TASK DETAILS =>
For every line in the entries that contains "worst", show the whole line.

[Collected data entries]

= Beginning of Section =

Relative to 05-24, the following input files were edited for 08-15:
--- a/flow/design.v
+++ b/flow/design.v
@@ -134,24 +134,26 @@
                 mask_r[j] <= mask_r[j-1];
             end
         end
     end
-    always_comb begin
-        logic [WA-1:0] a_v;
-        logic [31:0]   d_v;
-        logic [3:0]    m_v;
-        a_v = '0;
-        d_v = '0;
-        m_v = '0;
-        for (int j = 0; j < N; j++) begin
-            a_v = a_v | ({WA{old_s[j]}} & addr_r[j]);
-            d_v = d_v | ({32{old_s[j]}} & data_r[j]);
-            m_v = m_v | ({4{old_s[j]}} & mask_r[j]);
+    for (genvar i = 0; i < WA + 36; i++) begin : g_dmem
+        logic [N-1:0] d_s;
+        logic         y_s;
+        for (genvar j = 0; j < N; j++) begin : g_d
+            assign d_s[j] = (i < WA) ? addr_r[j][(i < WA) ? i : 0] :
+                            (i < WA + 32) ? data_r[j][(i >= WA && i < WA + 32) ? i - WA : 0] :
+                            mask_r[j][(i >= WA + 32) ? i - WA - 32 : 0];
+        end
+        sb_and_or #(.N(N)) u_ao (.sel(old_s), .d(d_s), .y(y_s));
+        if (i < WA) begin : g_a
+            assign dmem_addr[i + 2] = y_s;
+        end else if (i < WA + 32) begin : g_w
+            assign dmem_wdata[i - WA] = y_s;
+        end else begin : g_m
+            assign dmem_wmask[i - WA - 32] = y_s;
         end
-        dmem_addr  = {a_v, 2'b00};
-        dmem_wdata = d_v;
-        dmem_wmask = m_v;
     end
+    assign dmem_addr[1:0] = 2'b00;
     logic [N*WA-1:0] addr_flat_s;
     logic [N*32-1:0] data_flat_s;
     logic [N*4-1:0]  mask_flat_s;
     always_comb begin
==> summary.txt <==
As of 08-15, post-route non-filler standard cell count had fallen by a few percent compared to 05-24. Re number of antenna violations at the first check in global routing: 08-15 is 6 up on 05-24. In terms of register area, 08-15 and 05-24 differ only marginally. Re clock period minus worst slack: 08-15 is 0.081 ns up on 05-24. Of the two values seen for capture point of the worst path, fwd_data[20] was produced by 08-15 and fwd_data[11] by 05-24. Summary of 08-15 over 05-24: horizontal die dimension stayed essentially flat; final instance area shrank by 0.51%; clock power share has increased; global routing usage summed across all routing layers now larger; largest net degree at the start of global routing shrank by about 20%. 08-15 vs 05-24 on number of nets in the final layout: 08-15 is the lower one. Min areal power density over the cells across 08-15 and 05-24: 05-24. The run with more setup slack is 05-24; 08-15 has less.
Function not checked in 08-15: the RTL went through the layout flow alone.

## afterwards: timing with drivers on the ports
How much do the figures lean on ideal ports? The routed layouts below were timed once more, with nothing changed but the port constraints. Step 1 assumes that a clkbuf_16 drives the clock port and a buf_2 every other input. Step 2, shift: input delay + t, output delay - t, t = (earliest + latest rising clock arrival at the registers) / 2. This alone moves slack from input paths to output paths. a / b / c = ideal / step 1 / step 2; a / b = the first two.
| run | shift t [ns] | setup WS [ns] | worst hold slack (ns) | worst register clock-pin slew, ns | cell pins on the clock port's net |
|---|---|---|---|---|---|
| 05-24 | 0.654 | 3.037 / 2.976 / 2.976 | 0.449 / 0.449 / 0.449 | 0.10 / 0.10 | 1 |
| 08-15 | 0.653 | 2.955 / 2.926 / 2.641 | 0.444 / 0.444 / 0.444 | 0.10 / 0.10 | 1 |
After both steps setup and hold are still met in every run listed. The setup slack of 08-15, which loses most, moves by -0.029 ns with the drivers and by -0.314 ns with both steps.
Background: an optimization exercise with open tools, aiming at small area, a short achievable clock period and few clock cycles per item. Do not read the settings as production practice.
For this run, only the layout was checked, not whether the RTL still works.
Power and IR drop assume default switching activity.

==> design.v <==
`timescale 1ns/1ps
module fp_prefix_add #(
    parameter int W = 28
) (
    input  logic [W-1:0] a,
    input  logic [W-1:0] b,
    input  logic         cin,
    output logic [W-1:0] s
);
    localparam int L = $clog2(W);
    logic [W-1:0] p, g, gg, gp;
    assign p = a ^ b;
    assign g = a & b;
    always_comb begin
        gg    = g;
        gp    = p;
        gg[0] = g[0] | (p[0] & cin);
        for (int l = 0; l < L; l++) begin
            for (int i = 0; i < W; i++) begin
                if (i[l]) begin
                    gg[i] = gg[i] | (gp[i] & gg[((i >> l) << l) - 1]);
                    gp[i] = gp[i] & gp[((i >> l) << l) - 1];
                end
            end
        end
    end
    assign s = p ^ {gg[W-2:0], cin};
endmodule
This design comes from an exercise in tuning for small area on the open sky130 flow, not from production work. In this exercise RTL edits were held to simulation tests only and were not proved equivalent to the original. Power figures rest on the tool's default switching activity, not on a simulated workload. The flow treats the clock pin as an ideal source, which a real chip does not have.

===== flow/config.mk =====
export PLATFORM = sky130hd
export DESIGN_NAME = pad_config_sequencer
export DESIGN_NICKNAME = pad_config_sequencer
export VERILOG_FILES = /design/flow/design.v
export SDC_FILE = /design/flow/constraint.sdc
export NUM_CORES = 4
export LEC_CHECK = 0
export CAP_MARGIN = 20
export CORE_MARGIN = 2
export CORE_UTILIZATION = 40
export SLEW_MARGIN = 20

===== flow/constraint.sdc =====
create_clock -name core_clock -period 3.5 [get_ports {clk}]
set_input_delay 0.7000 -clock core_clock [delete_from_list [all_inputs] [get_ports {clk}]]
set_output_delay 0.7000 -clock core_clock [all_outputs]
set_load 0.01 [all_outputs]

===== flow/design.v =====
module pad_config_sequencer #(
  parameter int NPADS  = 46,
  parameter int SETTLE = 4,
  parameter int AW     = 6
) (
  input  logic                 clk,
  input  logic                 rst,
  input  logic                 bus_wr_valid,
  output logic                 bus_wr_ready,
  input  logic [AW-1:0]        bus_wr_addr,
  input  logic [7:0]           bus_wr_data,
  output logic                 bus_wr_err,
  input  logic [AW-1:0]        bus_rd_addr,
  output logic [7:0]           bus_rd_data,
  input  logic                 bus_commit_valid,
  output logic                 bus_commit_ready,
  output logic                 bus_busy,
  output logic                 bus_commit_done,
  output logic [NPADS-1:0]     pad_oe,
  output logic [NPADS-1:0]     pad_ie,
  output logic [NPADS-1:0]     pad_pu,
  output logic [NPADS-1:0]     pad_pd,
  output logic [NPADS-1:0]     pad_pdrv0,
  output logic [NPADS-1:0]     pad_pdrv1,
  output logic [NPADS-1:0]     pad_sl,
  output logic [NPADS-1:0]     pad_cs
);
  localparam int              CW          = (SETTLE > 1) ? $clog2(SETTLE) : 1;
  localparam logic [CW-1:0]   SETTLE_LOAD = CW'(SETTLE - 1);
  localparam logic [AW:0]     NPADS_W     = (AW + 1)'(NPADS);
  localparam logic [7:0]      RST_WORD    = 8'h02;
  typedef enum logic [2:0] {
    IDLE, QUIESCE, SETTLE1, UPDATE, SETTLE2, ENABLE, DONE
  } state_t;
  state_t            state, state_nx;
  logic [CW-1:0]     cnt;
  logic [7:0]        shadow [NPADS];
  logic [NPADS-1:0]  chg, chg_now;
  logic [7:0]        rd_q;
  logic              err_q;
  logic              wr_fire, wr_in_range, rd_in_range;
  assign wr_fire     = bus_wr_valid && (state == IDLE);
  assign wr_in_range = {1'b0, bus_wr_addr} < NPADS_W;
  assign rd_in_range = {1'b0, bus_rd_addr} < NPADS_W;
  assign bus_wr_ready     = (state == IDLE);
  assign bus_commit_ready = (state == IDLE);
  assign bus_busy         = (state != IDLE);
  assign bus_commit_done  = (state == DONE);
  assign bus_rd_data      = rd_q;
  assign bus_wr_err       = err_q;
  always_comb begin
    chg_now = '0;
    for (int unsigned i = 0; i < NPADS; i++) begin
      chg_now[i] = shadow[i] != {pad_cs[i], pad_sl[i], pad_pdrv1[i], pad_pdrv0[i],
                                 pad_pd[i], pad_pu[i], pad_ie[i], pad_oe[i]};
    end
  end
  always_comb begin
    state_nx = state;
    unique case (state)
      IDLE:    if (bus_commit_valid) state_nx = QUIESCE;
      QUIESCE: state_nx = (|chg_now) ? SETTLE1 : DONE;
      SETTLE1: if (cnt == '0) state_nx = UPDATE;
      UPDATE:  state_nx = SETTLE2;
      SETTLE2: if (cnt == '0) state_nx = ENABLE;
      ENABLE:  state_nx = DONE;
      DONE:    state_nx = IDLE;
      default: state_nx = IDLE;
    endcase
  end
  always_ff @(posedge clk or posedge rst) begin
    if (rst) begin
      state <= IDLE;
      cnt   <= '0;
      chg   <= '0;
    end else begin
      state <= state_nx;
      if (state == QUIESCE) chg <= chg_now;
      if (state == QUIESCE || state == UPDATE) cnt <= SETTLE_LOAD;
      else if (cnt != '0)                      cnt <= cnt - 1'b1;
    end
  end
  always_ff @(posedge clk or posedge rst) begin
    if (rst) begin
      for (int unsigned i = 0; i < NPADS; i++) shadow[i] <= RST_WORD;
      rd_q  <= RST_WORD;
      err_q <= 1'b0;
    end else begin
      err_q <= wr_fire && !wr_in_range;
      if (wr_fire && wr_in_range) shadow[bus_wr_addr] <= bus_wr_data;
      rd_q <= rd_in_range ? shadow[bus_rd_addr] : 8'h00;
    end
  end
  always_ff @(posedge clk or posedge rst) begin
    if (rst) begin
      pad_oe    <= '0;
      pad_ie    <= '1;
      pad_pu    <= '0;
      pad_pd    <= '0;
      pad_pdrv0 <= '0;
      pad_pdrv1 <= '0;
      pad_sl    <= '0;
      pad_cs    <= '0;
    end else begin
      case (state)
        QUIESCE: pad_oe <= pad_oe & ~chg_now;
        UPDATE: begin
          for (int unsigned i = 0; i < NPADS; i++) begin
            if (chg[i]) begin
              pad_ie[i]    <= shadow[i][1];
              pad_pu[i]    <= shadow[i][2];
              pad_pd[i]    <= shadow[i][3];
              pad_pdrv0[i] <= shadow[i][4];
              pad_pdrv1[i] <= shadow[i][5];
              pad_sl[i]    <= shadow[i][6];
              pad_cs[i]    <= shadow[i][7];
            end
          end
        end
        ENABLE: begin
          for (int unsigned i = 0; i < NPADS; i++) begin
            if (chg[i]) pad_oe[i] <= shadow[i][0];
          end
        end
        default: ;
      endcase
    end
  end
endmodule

= End of Section =
= Beginning of Section =

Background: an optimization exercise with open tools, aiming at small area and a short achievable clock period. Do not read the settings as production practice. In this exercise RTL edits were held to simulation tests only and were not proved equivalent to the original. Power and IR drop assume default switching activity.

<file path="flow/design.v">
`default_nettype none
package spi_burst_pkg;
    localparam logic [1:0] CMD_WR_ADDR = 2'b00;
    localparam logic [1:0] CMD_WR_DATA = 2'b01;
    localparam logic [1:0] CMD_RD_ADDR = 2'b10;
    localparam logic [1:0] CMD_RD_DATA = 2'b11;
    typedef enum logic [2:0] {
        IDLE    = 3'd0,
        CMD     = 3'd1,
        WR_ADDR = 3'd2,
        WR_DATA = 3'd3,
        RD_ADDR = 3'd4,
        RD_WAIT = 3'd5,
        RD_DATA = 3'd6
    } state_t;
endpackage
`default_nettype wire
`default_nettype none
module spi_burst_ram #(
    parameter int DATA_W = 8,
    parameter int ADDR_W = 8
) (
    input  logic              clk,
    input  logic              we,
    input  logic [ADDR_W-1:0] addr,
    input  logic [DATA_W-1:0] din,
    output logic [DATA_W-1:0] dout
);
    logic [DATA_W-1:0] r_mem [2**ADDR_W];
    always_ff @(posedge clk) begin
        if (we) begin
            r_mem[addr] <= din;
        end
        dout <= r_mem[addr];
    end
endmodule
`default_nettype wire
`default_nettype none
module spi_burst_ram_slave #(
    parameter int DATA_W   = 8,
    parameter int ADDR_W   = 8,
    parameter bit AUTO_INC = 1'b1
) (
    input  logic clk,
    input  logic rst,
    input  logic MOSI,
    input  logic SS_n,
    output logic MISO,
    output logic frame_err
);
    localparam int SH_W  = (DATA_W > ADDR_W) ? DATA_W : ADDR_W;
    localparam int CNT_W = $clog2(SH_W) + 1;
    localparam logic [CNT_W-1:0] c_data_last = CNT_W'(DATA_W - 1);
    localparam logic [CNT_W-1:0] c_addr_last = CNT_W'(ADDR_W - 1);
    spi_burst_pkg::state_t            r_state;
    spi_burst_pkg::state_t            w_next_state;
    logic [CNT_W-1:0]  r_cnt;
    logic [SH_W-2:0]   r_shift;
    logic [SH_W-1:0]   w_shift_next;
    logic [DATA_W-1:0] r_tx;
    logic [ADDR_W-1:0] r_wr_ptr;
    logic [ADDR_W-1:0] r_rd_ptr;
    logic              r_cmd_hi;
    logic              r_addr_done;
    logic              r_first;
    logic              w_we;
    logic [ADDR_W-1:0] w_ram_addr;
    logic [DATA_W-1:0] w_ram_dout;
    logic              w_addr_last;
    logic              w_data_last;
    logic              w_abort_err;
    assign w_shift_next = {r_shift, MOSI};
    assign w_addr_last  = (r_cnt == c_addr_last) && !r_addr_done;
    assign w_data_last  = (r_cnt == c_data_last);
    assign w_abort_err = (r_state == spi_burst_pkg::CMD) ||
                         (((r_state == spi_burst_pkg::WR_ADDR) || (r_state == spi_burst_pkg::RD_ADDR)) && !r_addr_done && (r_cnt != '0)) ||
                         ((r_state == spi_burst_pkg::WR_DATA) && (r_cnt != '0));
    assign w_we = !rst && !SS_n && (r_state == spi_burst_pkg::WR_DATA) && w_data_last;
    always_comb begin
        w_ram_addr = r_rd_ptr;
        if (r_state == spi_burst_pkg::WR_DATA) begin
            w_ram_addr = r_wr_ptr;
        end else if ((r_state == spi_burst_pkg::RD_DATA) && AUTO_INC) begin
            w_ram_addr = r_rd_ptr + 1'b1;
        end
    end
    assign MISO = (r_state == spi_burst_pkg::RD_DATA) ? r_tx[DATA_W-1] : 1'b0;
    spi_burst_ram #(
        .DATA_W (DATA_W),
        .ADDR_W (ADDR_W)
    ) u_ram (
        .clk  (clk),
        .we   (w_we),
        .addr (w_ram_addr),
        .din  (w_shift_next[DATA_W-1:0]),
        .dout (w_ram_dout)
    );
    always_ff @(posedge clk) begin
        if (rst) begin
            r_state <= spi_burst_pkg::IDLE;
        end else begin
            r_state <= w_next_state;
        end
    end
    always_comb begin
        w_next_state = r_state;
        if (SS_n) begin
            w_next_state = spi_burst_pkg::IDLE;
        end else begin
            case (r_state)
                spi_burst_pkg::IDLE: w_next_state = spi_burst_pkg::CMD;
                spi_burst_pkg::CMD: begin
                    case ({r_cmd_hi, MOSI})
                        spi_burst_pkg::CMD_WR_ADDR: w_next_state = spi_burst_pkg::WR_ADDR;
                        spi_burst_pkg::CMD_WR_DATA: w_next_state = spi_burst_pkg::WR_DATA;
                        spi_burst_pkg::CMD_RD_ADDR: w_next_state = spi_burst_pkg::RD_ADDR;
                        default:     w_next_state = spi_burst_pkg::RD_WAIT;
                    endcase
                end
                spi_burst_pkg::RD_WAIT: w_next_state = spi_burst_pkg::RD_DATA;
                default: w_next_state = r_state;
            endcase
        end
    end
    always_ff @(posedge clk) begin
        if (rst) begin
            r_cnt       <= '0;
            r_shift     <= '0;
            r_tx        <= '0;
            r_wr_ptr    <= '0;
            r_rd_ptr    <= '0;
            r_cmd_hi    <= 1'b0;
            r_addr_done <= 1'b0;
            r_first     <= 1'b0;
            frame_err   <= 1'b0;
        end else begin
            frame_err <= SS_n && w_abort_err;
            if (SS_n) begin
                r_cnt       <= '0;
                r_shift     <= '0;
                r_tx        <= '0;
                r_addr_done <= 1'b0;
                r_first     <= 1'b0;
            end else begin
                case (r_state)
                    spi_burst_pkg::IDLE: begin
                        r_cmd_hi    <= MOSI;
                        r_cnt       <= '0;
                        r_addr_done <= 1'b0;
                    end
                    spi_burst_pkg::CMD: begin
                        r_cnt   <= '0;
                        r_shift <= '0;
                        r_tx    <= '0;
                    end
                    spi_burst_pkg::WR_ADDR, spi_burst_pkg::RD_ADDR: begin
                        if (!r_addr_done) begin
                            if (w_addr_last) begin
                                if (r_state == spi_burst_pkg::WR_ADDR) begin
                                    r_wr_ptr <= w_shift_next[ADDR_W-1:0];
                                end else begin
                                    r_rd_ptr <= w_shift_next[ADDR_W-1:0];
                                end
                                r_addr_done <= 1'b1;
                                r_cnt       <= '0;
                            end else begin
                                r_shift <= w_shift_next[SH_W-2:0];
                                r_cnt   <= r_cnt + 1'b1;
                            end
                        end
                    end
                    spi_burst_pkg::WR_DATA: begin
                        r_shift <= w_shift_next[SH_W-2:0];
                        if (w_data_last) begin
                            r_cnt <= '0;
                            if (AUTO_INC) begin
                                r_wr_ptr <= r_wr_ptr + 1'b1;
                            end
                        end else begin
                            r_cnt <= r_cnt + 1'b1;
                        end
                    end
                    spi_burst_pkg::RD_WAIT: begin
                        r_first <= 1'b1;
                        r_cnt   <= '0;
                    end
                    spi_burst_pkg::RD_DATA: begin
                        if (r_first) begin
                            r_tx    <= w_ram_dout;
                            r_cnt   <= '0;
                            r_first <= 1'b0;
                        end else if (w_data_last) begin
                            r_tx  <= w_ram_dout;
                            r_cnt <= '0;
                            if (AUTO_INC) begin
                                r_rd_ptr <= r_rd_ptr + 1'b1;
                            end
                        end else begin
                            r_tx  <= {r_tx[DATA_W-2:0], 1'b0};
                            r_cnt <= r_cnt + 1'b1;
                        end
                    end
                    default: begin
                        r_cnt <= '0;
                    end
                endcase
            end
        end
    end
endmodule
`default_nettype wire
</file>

= End of Section =

EXERCISE RESPONSE =>
As of 08-15, post-route non-filler standard cell count had fallen by a few percent compared to 05-24. Re number of antenna violations at the first check in global routing: 08-15 is 6 up on 05-24. In terms of register area, 08-15 and 05-24 differ only marginally. Re clock period minus worst slack: 08-15 is 0.081 ns up on 05-24. Of the two values seen for capture point of the worst path, fwd_data[20] was produced by 08-15 and fwd_data[11] by 05-24. Summary of 08-15 over 05-24: horizontal die dimension stayed essentially flat; final instance area shrank by 0.51%; clock power share has increased; global routing usage summed across all routing layers now larger; largest net degree at the start of global routing shrank by about 20%. 08-15 vs 05-24 on number of nets in the final layout: 08-15 is the lower one. Min areal power density over the cells across 08-15 and 05-24: 05-24. The run with more setup slack is 05-24; 08-15 has less.
| run | shift t [ns] | setup WS [ns] | worst hold slack (ns) | worst register clock-pin slew, ns | cell pins on the clock port's net |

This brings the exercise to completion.